Menurut Channel 13, Dinas Penjara Israel saat ini sedang mempertimbangkan proposal Ben-Gvir yang mengusulkan pembangunan fasilitas khusus untuk tahanan keamanan, dengan pengamanan alami berupa buaya untuk mencegah upaya pelarian. Gagasan ini disampaikan oleh Ben-Gvir dalam sebuah pertemuan evaluasi situasi yang diadakan minggu lalu bersama Kepala Komisioner Dinas Penjara Israel, Kobi Yaakobi.
Lokasi yang diusulkan untuk fasilitas ini berada di sekitar Hamat Gader, di bagian utara Israel, dekat dengan Dataran Tinggi Golan yang diduduki dan perbatasan Yordania, seperti yang dikutip dari laman Anadolu Agency pada hari Senin, 22 Desember. Kawasan tersebut diketahui memiliki peternakan buaya dan kebun binatang, yang dianggap sebagai bagian dari konsep pengamanan untuk fasilitas penahanan tersebut.
9.300 Warga Palestina Masih Ditahan
Usulan ini muncul di tengah agenda politik Ben-Gvir yang agresif terhadap tahanan Palestina. Dalam waktu dekat, parlemen Israel atau Knesset dijadwalkan untuk memberikan suara terhadap rancangan undang-undang yang diajukan oleh Ben-Gvir, yang memungkinkan eksekusi terhadap tahanan Palestina yang dituduh merencanakan atau terlibat dalam serangan terhadap Israel.
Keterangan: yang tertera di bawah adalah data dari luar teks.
This design comes from an exercise in tuning for small area, a short achievable clock period and few clock cycles per item on the open sky130 flow, not from production work.
In this exercise RTL edits were held to simulation tests only and were not proved equivalent to the original.

==> inputs of sierra <==
==> flow/design.v <==
module sorter_top (
    input  logic                                        clk_i,
    input  logic                                        rst_i,
    input  logic                                        src_vld_i,
    input  logic [16-1:0]                   src_data_i,
    output logic                                        reorder_vld_o,
    output logic [8*16-1:0] reorder_ranks_o
);
    localparam int DW     = 16;
    localparam int TW     = 4;
    localparam int WIN    = 15;
    localparam int NSTORE = 15 - 1;
    localparam int OUTR   = 8;
    logic [DW-1:0]      val_q [WIN];
    logic [TW-1:0]      tag_q [WIN];
    logic [TW-1:0]      ptr_q;
    logic               vld_q;
    logic [WIN-1:0]     lt;           
    logic [WIN-1:0]     is_old;       
    logic [WIN-1:0]     past_old;     
    logic [WIN-1:0]     s_up, s_hold, s_new, s_dn;
    logic               ins, del;
    function automatic logic less_than(input logic [DW-1:0] a, input logic [DW-1:0] b);
        logic [DW-1:0] l;
        logic [DW-1:0] ng;
        for (int i = 0; i < DW; i++) begin
            l[i]  = ~a[i] & b[i];
            ng[i] = ~a[i] | b[i];
        end
        for (int s = 1; s < DW; s = s * 2) begin
            for (int i = 0; i + s < DW; i = i + 2 * s) begin
                l[i]  = l[i + s] | (ng[i + s] & l[i]);
                ng[i] = l[i + s] | (ng[i + s] & ng[i]);
            end
        end
        less_than = l[0];
    endfunction
    always_comb begin
        for (int i = 0; i < WIN; i++) begin
            lt[i]       = (i < NSTORE) ? less_than(src_data_i, val_q[i]) : 1'b1;
            is_old[i]   = (tag_q[i] == ptr_q);
            past_old[i] = is_old[i] | ((i > 0) ? past_old[(i > 0) ? i-1 : 0] : 1'b0);
        end
    end
    assign ins = src_vld_i & ~rst_i;
    assign del = vld_q & ~rst_i;
    always_comb begin
        for (int j = 0; j < WIN; j++) begin
            s_up[j]   = ins & (j > 0) & lt[(j > 0) ? j-1 : 0];
            s_new[j]  = ins & lt[j] & ~((j > 0) & lt[(j > 0) ? j-1 : 0]);
            s_dn[j]   = del & (j < WIN-1) & past_old[j];
            s_hold[j] = ~rst_i & ((ins & ~lt[j]) | (del & ~past_old[j]) | (~ins & ~del));
        end
    end
    always_ff @(posedge clk_i) begin
        for (int j = 0; j < WIN; j++) begin
            val_q[j] <= ({DW{s_up[j]}}   & val_q[(j > 0) ? j-1 : 0])
                      | ({DW{s_hold[j]}} & val_q[j])
                      | ({DW{s_new[j]}}  & src_data_i)
                      | ({DW{s_dn[j]}}   & val_q[(j < WIN-1) ? j+1 : 0]);
            tag_q[j] <= ({TW{s_up[j]}}   & tag_q[(j > 0) ? j-1 : 0])
                      | ({TW{s_hold[j]}} & tag_q[j])
                      | ({TW{s_new[j]}}  & ptr_q)
                      | ({TW{s_dn[j]}}   & tag_q[(j < WIN-1) ? j+1 : 0])
                      | ({TW{rst_i}}     & TW'(j + 1));
        end
        if (rst_i) begin
            ptr_q <= '0;
            vld_q <= 1'b0;
        end else begin
            vld_q <= src_vld_i;
            if (src_vld_i) begin
                ptr_q <= (ptr_q == TW'(WIN - 1)) ? '0 : ptr_q + 1'b1;
            end
        end
    end
    assign reorder_vld_o = vld_q;
    always_comb begin
        for (int r = 0; r < OUTR; r++) begin
            reorder_ranks_o[r*DW +: DW] = val_q[r];
        end
    end
endmodule
Source: an optimization exercise on an open RTL-to-GDS flow (aim: a short achievable clock period and few clock cycles per item). Production flows keep margins and buffers that such runs may drop. The RTL was checked by simulation tests, not by an equivalence proof against the original design. Power is estimated from default activity; no workload was simulated.

File: flow/run.sh
#!/bin/bash
# synth_recipe.tcl (not shown) runs the flow's synth.tcl, then flattens the netlist and writes it again
# the make line also repeats each setting of config.mk as NAME=value (left out here)
make -C /OpenROAD-flow-scripts/flow DESIGN_CONFIG=/design/flow/config.mk WORK_HOME=/design/flow/orfs CLKGATE_MAP_FILE= SYNTH_SCRIPT=/design/flow/synth_recipe.tcl finish
File: flow/config.mk
export PLATFORM = sky130hd
export DESIGN_NAME = ex_mem_top
export DESIGN_NICKNAME = ex_mem_top
export VERILOG_FILES = /design/flow/design.v
export SDC_FILE = /design/flow/constraint.sdc
export NUM_CORES = 4
export LEC_CHECK = 0
export ABC_CLOCK_PERIOD_IN_PS = 3000
export CAP_MARGIN = 20
export CORE_MARGIN = 2
export CORE_UTILIZATION = 40
export SETUP_SLACK_MARGIN = 3.5
export SLEW_MARGIN = 20
export TNS_END_PERCENT = 100
File: flow/constraint.sdc
create_clock -name core_clock -period 6.5 [get_ports {CLK}]
set_input_delay 1.3000 -clock core_clock [delete_from_list [all_inputs] [get_ports {CLK}]]
set_output_delay 1.3000 -clock core_clock [all_outputs]
set_load 0.01 [all_outputs]
File: flow/design.v
`timescale 1ns/1ps
module alu_unit (
   input  logic [31:0] a,
   input  logic [31:0] b,
   input  logic        cin,
   input  logic        s_add,
   input  logic        s_slt,
   input  logic        s_sltu,
   input  logic        sdiff,    
   input  logic        a31,
   input  logic [31:0] oth,
   output logic [31:0] result
);
   logic [32:0] sum;
   logic        lt_s, lt_u;
   assign sum = {1'b0, a} + {1'b0, b} + {32'b0, cin};
   assign lt_u = !sum[32];
   assign lt_s = sdiff ? a31 : sum[31];
   assign result = (s_add ? sum[31:0] : 32'b0)
                 | {31'b0, (s_slt & lt_s) | (s_sltu & lt_u)}
                 | oth;
endmodule
`timescale 1ns/1ps
module branch_resolve (
   input  logic        CLK,
   input  logic [1:0]  br_kind,
   input  logic [31:0] porta,
   input  logic [31:0] portb,
   input  logic [31:0] pcn,
   input  logic [31:0] imm,
   output logic        cond,
   output logic [31:0] target_q
);
   always_comb begin
      case (br_kind)
         2'd1:    cond = (porta == portb);
         2'd2:    cond = (porta != portb);
         2'd3:    cond = 1'b1;
         default: cond = 1'b0;
      endcase
   end
   always_ff @(posedge CLK) begin
      target_q <= pcn + {imm[29:0], 2'b00};
   end
endmodule
`timescale 1ns/1ps
`timescale 1ns/1ps
`timescale 1ns/1ps
module ex_mem_top (
   input  logic        CLK,
   input  logic        nRST,
   input  logic [3:0]  aluop,
   input  logic [31:0] porta,
   input  logic [31:0] portb,
   input  logic [31:0] imm,
   input  logic [31:0] pcn,
   input  logic [1:0]  br_kind,
   input  logic [1:0]  memtoreg,
   input  logic        regwrite,
   input  logic        memread,
   input  logic        memwrite,
   input  logic        halt,
   input  logic [4:0]  dest,
   output logic        ex_ready,
   output logic        branch_taken,
   output logic [31:0] branch_target,
   output logic        cyc,
   output logic        stb,
   output logic        we,
   output logic [31:0] adr,
   output logic [31:0] wdata,
   output logic [3:0]  sel,
   input  logic [31:0] rdata,
   input  logic        ack,
   output logic        retire_valid,
   output logic        retire_regwrite,
   output logic        retire_halt,
   output logic [4:0]  retire_dest,
   output logic [31:0] retire_data
);
   localparam int D    = 8;         
   localparam int AW   = 3;         
   localparam int OMAX = D;         
   logic        stage_q, squash_q, go_nb_q, go_any_q, bt_q;
   logic        stage_n, squash_n, full_n;
   logic [3:0]  occ, occ_n;         
   logic        is_br, hand, cond_in, head_ok;
   logic [31:0] target_q;
   branch_resolve u_branch (
      .CLK      (CLK),
      .br_kind  (br_kind),
      .porta    (porta),
      .portb    (portb),
      .pcn      (pcn),
      .imm      (imm),
      .cond     (cond_in),
      .target_q (target_q)
   );
   assign is_br = br_kind[0] | br_kind[1];
   assign ex_ready = go_any_q | (go_nb_q & !is_br);
   assign hand = ex_ready;
   assign branch_taken = bt_q;
   assign branch_target = target_q;
   assign stage_n = hand ? 1'b0 : (stage_q | (is_br & !squash_q));
   assign squash_n = hand ? bt_q : squash_q;
   assign occ_n = occ + {3'b0, hand} - {3'b0, head_ok};
   assign full_n = (occ_n >= 4'(OMAX));
   always_ff @(posedge CLK, negedge nRST) begin
      if (!nRST) begin
         stage_q <= 1'b0;
         squash_q <= 1'b0;
         go_nb_q <= 1'b1;
         go_any_q <= 1'b0;
         bt_q <= 1'b0;
         occ <= '0;
      end else begin
         stage_q <= stage_n;
         squash_q <= squash_n;
         go_nb_q <= !full_n;
         go_any_q <= !full_n & (stage_n | squash_n);
         bt_q <= !full_n & stage_n & cond_in;
         occ <= occ_n;
      end
   end
   logic        v1;
   logic [31:0] a1, b1, oth1, pcn1, wd1;
   logic        cin1, s_add1, s_slt1, s_sltu1, sdiff1;
   logic        rw1, halt1, mem1, we1, ld1, pcsel1;
   logic [4:0]  dest1;
   logic [31:0] bsel, logic_r, shift_r;
   logic        sub_in, mem_in;
   assign mem_in = memread | memwrite;
   assign bsel = mem_in ? imm : portb;
   assign sub_in = (aluop == 4'd1) || (aluop == 4'd8) || (aluop == 4'd9);
   always_comb begin
      case (aluop)
         4'd2:    logic_r = porta & bsel;
         4'd3:    logic_r = porta | bsel;
         4'd4:    logic_r = porta ^ bsel;
         4'd5:    logic_r = ~(porta | bsel);
         default: logic_r = '0;
      endcase
      case (aluop)
         4'd6:    shift_r = bsel << porta[4:0];
         4'd7:    shift_r = bsel >> porta[4:0];
         default: shift_r = '0;
      endcase
   end
   always_ff @(posedge CLK) begin
      a1      <= porta;
      b1      <= sub_in ? ~bsel : bsel;
      cin1    <= sub_in;
      s_add1  <= (aluop == 4'd0) || (aluop == 4'd1);
      s_slt1  <= (aluop == 4'd8);
      s_sltu1 <= (aluop == 4'd9);
      sdiff1  <= porta[31] ^ bsel[31];
      oth1    <= logic_r | shift_r;
      pcn1    <= pcn;
      wd1     <= portb;
      rw1     <= regwrite & !squash_q;
      halt1   <= halt & !squash_q;
      mem1    <= mem_in & !squash_q;
      we1     <= memwrite;
      ld1     <= (memtoreg == 2'd1);
      pcsel1  <= (memtoreg == 2'd2);
      dest1   <= dest;
   end
   logic [31:0] res1;
   alu_unit u_alu (
      .a      (a1),
      .b      (b1),
      .cin    (cin1),
      .s_add  (s_add1),
      .s_slt  (s_slt1),
      .s_sltu (s_sltu1),
      .sdiff  (sdiff1),
      .a31    (a1[31]),
      .oth    (oth1),
      .result (res1)
   );
   logic        v2;
   logic [31:0] res2, data2, wd2;
   logic        rw2, halt2, mem2, we2, ld2;
   logic [4:0]  dest2;
   always_ff @(posedge CLK, negedge nRST) begin
      if (!nRST) begin
         v1 <= 1'b0;
         v2 <= 1'b0;
      end else begin
         v1 <= hand;
         v2 <= v1;
      end
   end
   always_ff @(posedge CLK) begin
      res2  <= res1;
      data2 <= pcsel1 ? pcn1 : res1;
      wd2   <= wd1;
      rw2   <= rw1;
      halt2 <= halt1;
      mem2  <= mem1;
      we2   <= we1;
      ld2   <= ld1;
      dest2 <= dest1;
   end
   logic [31:0] q_data [D];
   logic [4:0]  q_dest [D];
   logic        q_rw [D], q_halt [D], q_mem [D], q_ld [D], q_done [D];
   logic [D-1:0] q_val;
   logic [AW-1:0] wp, rp;
   logic        cyc_q, we_q, ld_q;
   logic [31:0] adr_q, wdata_q;
   logic [AW-1:0] idx_q;
   logic [31:0] m_adr [D], m_wd [D];
   logic        m_we [D], m_ld [D];
   logic [AW-1:0] m_idx [D];
   logic [AW-1:0] mwp, mrp;
   logic [AW:0]   mcnt;
   logic ackd, bus_free, push_m, pop_m, load_s2;
   assign ackd = cyc_q & ack;
   assign bus_free = !cyc_q || ack;
   assign pop_m = bus_free && (mcnt != 0);
   assign load_s2 = bus_free && (mcnt == 0) && v2 && mem2;
   assign push_m = v2 && mem2 && !load_s2;
   assign head_ok = q_val[rp] && (!q_mem[rp] || q_done[rp] || ackd);
   always_ff @(posedge CLK, negedge nRST) begin
      if (!nRST) begin
         wp <= '0;
         rp <= '0;
         q_val <= '0;
         mwp <= '0;
         mrp <= '0;
         mcnt <= '0;
         cyc_q <= 1'b0;
         we_q <= 1'b0;
      end else begin
         if (v2) wp <= wp + 1'b1;
         if (head_ok) rp <= rp + 1'b1;
         for (int i = 0; i < D; i++) begin
            if (v2 && wp == AW'(i)) q_val[i] <= 1'b1;
            else if (head_ok && rp == AW'(i)) q_val[i] <= 1'b0;
         end
         if (push_m) mwp <= mwp + 1'b1;
         if (pop_m) mrp <= mrp + 1'b1;
         mcnt <= mcnt + {{AW{1'b0}}, push_m} - {{AW{1'b0}}, pop_m};
         if (bus_free) begin
            if (pop_m) begin
               cyc_q <= 1'b1;
               we_q <= m_we[mrp];
            end else if (load_s2) begin
               cyc_q <= 1'b1;
               we_q <= we2;
            end else begin
               cyc_q <= 1'b0;
               we_q <= 1'b0;
            end
         end
      end
   end
   always_ff @(posedge CLK) begin
      if (bus_free) begin
         if (pop_m) begin
            adr_q <= m_adr[mrp];
            wdata_q <= m_wd[mrp];
            ld_q <= m_ld[mrp];
            idx_q <= m_idx[mrp];
         end else begin
            adr_q <= res2;
            wdata_q <= wd2;
            ld_q <= ld2;
            idx_q <= wp;
         end
      end
      if (push_m) begin
         m_adr[mwp] <= res2;
         m_wd[mwp] <= wd2;
         m_we[mwp] <= we2;
         m_ld[mwp] <= ld2;
         m_idx[mwp] <= wp;
      end
   end
   always_ff @(posedge CLK) begin
      for (int i = 0; i < D; i++) begin
         if (v2 && wp == AW'(i)) begin
            q_data[i] <= data2;
            q_dest[i] <= dest2;
            q_rw[i]   <= rw2;
            q_halt[i] <= halt2;
            q_mem[i]  <= mem2;
            q_ld[i]   <= ld2;
            q_done[i] <= 1'b0;
         end else if (ackd && idx_q == AW'(i)) begin
            q_done[i] <= 1'b1;
            if (ld_q) q_data[i] <= rdata;
         end
      end
   end
   logic rv_q, rrw_q, rh_q;
   logic [4:0] rdest_q;
   logic [31:0] rdata_q;
   always_ff @(posedge CLK, negedge nRST) begin
      if (!nRST) begin
         rv_q <= 1'b0;
         rrw_q <= 1'b0;
         rh_q <= 1'b0;
      end else begin
         rv_q <= head_ok;
         rrw_q <= head_ok && q_rw[rp];
         rh_q <= head_ok && q_halt[rp];
      end
   end
   always_ff @(posedge CLK) begin
      rdest_q <= q_dest[rp];
      rdata_q <= (q_ld[rp] && q_mem[rp] && !q_done[rp]) ? rdata : q_data[rp];
   end
   assign cyc = cyc_q;
   assign stb = cyc_q;
   assign we = we_q;
   assign adr = adr_q;
   assign wdata = wdata_q;
   assign sel = 4'hf;
   assign retire_valid = rv_q;
   assign retire_regwrite = rrw_q;
   assign retire_halt = rh_q;
   assign retire_dest = rdest_q;
   assign retire_data = rdata_q;
endmodule
==> impl_metrics.tcl, run 1 <==
set metrics [dict create \
    final_cell_count_no_fill 6593 \
    grt_start_max_net_pins 121 \
    status "complete, no violations" \
    min_path_type "reg -> reg" \
    htreeDepth 4 \
    post-route-min-period_ns 3.32 \
    path_buf_inv 4 \
    die_w_um 384 \
    place.gp.congestion 0.943 \
    arrival_ns 4.00 \
    dpl.cell_count 6138 \
    netlist.area_leader.share_pct 49.2 \
    fin_crit_sh_pct 51.1 \
    synth_flop_cell "edfxtp_1" \
    synth_cell_types 86 \
    dr.pass1.iters 19 \
    remaining_drc_errors 0 \
    post_route_cells_drive_above_1_share_pct 25.0 \
    drtAntennaViolNets 0 \
    slew_violations 0 \
    rows 139 \
    fillers 12300 \
    crit_chain "ha_4 > ha_4 > buf_12 > a222oi_1 > nand3_1 > a31oi_1 > a31oi_2 > o221ai_4 > inv_4 > ha_4 > inv_2 > ha_4 > a21o_1 > a21oi_2 > xnor2_2 > inv_2 > o21a_1" \
    area.sequential_um2 36600 \
    initial_core_util_pct 40.3 \
    slew_headroom_pct 26.6 \
    seqPwrFrac_pct 39.6 \
    leakagePower_uw 0.0266 \
    pre_cts_ws_ns 1.43 \
    endpoint_kind "register" \
    num_vias 37400 \
    grt_first_pass_wirelength_um 262000 \
    timing.fmax_mhz 301 \
    ys_ff_latch 1345 \
    slowest_stage "dfrtp_2" \
    setup_viol 0 \
    whs_ns 0.322 \
    avgSynthCellArea_um2 14.1 \
    crit_path_frequent_cell "ha_4" \
    max-clock-path-buffers 3 \
    multiInputGateArea_um2 21500 \
    clock_power_share_pct 29.4 \
    rsz0062_at_grt "true" \
    startpoint_type "register" \
    port_buffers 320 \
    grt_overflow 0 \
    core_area_um2 144000 \
    syn_inst 4098 \
    p_switching_uw 9670 \
    cts_buffers 147 \
    critical-path-top-delay-family "compound AO/OA/AOI/OAI gates" \
    hold_buffers 0 \
    switching_share_pct 32.7 \
    finalHoldViolations 0 \
    skew_ns 0.0559 \
    die-height_um 384 \
    crit_type "reg -> reg" \
    synth-seq-area-share_pct 63.3 \
    via_per_inst 5.67 \
    cp.required_ns 7.18 \
    dp_hpwl_um 115000 \
    vdd_drop_max_uv 494 \
    clk_pin_slew_ns 0.06 \
    clkSinkCount 1345 \
    worstMarginPinSlew_ns 1.09 \
    cts_tree "built" \
    area_growth_syn_to_layout_pct 23.6 \
    drv_cap 0 \
    grt_pass1_vias 36200 \
    ys_warn_count 9 \
    worst_slack_ns 3.18 \
    p_int_uw 19900 \
    power_frac_comb_pct 31.0 \
    power_density_nw_per_um2 413 \
    max_stage_delay_ns 0.46 \
    wl_per_cell_um 28.1 \
    nets 4891 \
    synth_area_leaders "edfxtp_1 49%, dfxtp_1 12%, mux4_2 6.7%" \
    path_max_fanout 4 \
    track_usage_pct 24.6 \
    root_buffer "clkbuf_16" \
    insertion_delay_ns 0.82 \
    synth-edff-count 948 \
    synth_area_um2 57900 \
    antenna_found_initial 25 \
    yosys.area.top_type "edfxtp_1" \
    dieArea_um2 148000 \
    fin_setup_tns_ns 0 \
    wl_um 185000 \
    ios 325 \
    utilization_pct 49.8 \
    synthArstFlopShare_pct 2.97 \
    drt_iter0_markers 3900 \
]
[state kept, by name, indices dropped and copies added, names as in the netlist, 24 cells and up]
signal	count
oth1	32
data2	32
b1	32
wd2	32
m_adr	256
rdata_q	32
a1	32
adr_q	32
pcn1	30
u_branch.target_q	32
q_data	256
res2	32
q_dest	40
wd1	32
m_wd	256
m_idx	24
wdata_q	32
[cell usage after synthesis, drive strengths merged, types with 7 or more instances]
| cell type | number |
|---|---|
| a221o | 10 |
| ha | 148 |
| nor2 | 197 |
| a21o | 53 |
| and2 | 18 |
| clkbuf | 129 |
| nor3 | 26 |
| and3 | 18 |
| dfxtp | 357 |
| a222oi | 42 |
| mux2 | 226 |
| mux2i | 195 |
| buf | 129 |
| edfxtp | 948 |
| a21oi | 190 |
| a211oi | 27 |
| nor4 | 12 |
| a22oi | 53 |
| nor2b | 13 |
| dfrtp | 39 |
| nand4 | 41 |
| o21bai | 9 |
| nand2 | 458 |
| mux4 | 180 |
| a211o | 7 |
| o221ai | 20 |
| o211ai | 9 |
| clkinv | 8 |
| a31oi | 19 |
| xnor2 | 72 |
| nand3 | 27 |
| inv | 116 |
| or2 | 8 |
| xor2 | 48 |
| o21ai | 119 |
| a221oi | 35 |
| o21a | 17 |
| nand2b | 12 |
| or3 | 9 |
[layer usage]
layer | vias to the layer above | global-route usage (%) | wire length [um]
met3 | 355 | 5.39 | 15100
li1 | 16400 | - | -
met5 | - | 0 | 102
met1 | 18900 | 33.7 | 77300
met2 | 1734 | 37.9 | 85000
met4 | 16 | 9.85 | 7780
[layout by cell type (no fill, tap or decap), drive strengths merged, types with 55 or more instances in the layout]
master / synthesis / routed
dfxtp: 357 / 357
mux2i: 195 / 199
clkinv: 8 / 55
ha: 148 / 148
mux4: 180 / 180
xnor2: 72 / 72
clkbuf: 129 / 225
clkdlybuf4s50: 0 / 126
nand2: 458 / 460
nor2: 197 / 199
dlygate4sd2: 0 / 123
inv: 116 / 118
a21oi: 190 / 191
mux2: 226 / 226
edfxtp: 948 / 948
o21ai: 119 / 120
buf: 129 / 247
[power groups by stage]
stage	Clock (uW)	Sequential (uW)	Combinational, uW
final	8690	11700	9170
after floorplan	0	11700	5070
after CTS	8850	11700	8840
after detailed placement	0	11900	8130
after global routing	9190	11800	9860
after global placement	0	11900	8070
[timing repair]
item                       CTS  global route
cloned                      15             5
setup endpoints to repair  932           171
buffers inserted            90            63
pin swaps                   47            64
gates resized for setup    450           195
[stage by stage]
step / total power (uW) / instance area (um2)
detailed placement: 20000 / 63300
CTS: 29400 / 70500
floorplan: 16700 / 58000
finish: 29600 / 71600
global route: 30900 / 71500
global placement: 19900 / 63300
[worst register-to-register path: stages (launching register included)]
cell and delay (ns):
dfrtp_2 0.46, ha_4 0.20, ha_4 0.17, buf_12 0.13, a222oi_1 0.34, nand3_1 0.15
a31oi_1 0.20, a31oi_2 0.09, o221ai_4 0.25, inv_4 0.08, ha_4 0.27, inv_2 0.04
ha_4 0.14, a21o_1 0.16, a21oi_2 0.17, xnor2_2 0.16, inv_2 0.07, o21a_1 0.11
[worst paths after layout]
kind	start	to	slack, ns	cells past startpoint
min reg2reg	dest1[3]$_DFF_P_	dest2[3]$_DFF_P_	0.32	0
min	dest1[3]$_DFF_P_	dest2[3]$_DFF_P_	0.32	0
min in group asynchronous	nRST	occ[3]$_DFF_PN0_	0.50	1
max	rp[0]$_DFFE_PN0N_	go_any_q$_DFF_PN0_	3.18	17
max in group asynchronous	nRST	mrp[0]$_DFFE_PN0P_	5.49	1
max reg2reg	rp[0]$_DFFE_PN0N_	go_any_q$_DFF_PN0_	3.18	17
[logic make-up (layout without fill, tap and decap cells)]
| group | after synthesis | count (layout) | synth area share, % |
|---|---|---|---|
| AOI/OAI and AO/OA | 649 | 652 | 7.59 |
| xor gates and xnor gates | 120 | 120 | 1.82 |
| buffers and inverters | 382 | 952 | 2.73 |
| and+or+nand+nor | 847 | 853 | 6.25 |
| adders and majority gates | 153 | 153 | 3.37 |
| muxes | 601 | 605 | 15.0 |
| DFF | 1345 | 1345 | 63.3 |
| other | 1 | 10 | 0.00648 |
[cell type report]
type / instances / share of cell area, %
Timing Repair Buffer: 553 / 7.48
Inverter: 124 / 0.699
Clock buffer: 206 / 5.81
Clock inverter: 69 / 1.41
Multi-Input combinational cell: 2387 / 30.1
Tap cell: 1903 / 3.33
Sequential cell: 1345 / 51.2
Antenna cell: 6 / 0.0210
Testbench counts, summed over its fixed seeds: cycles 184,447, items 160,000.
Sidang Pleno Knesset telah meloloskan rancangan undang-undang tersebut dalam pembacaan pertama pada 11 November. Agar dapat menjadi undang-undang, RUU ini masih harus melewati dua pembacaan lagi. Saat ini, Israel menahan lebih dari 9.300 warga Palestina, termasuk perempuan dan anak-anak.
Laporan Penyiksaan, Kelaparan
Berbagai organisasi hak asasi manusia, baik Palestina maupun Israel, melaporkan adanya penyiksaan, kelaparan, dan pengabaian medis terhadap para tahanan, yang telah menyebabkan sejumlah kematian.
Laporan mengenai pelanggaran terhadap tahanan Palestina semakin meningkat seiring dengan berlanjutnya perang Israel di Jalur Gaza sejak Oktober 2023. Serangan militer Israel dilaporkan telah menewaskan lebih dari 70.900 orang, sebagian besar adalah perempuan dan anak-anak, serta melukai hampir 171.200 lainnya, di tengah kehancuran besar di wilayah tersebut.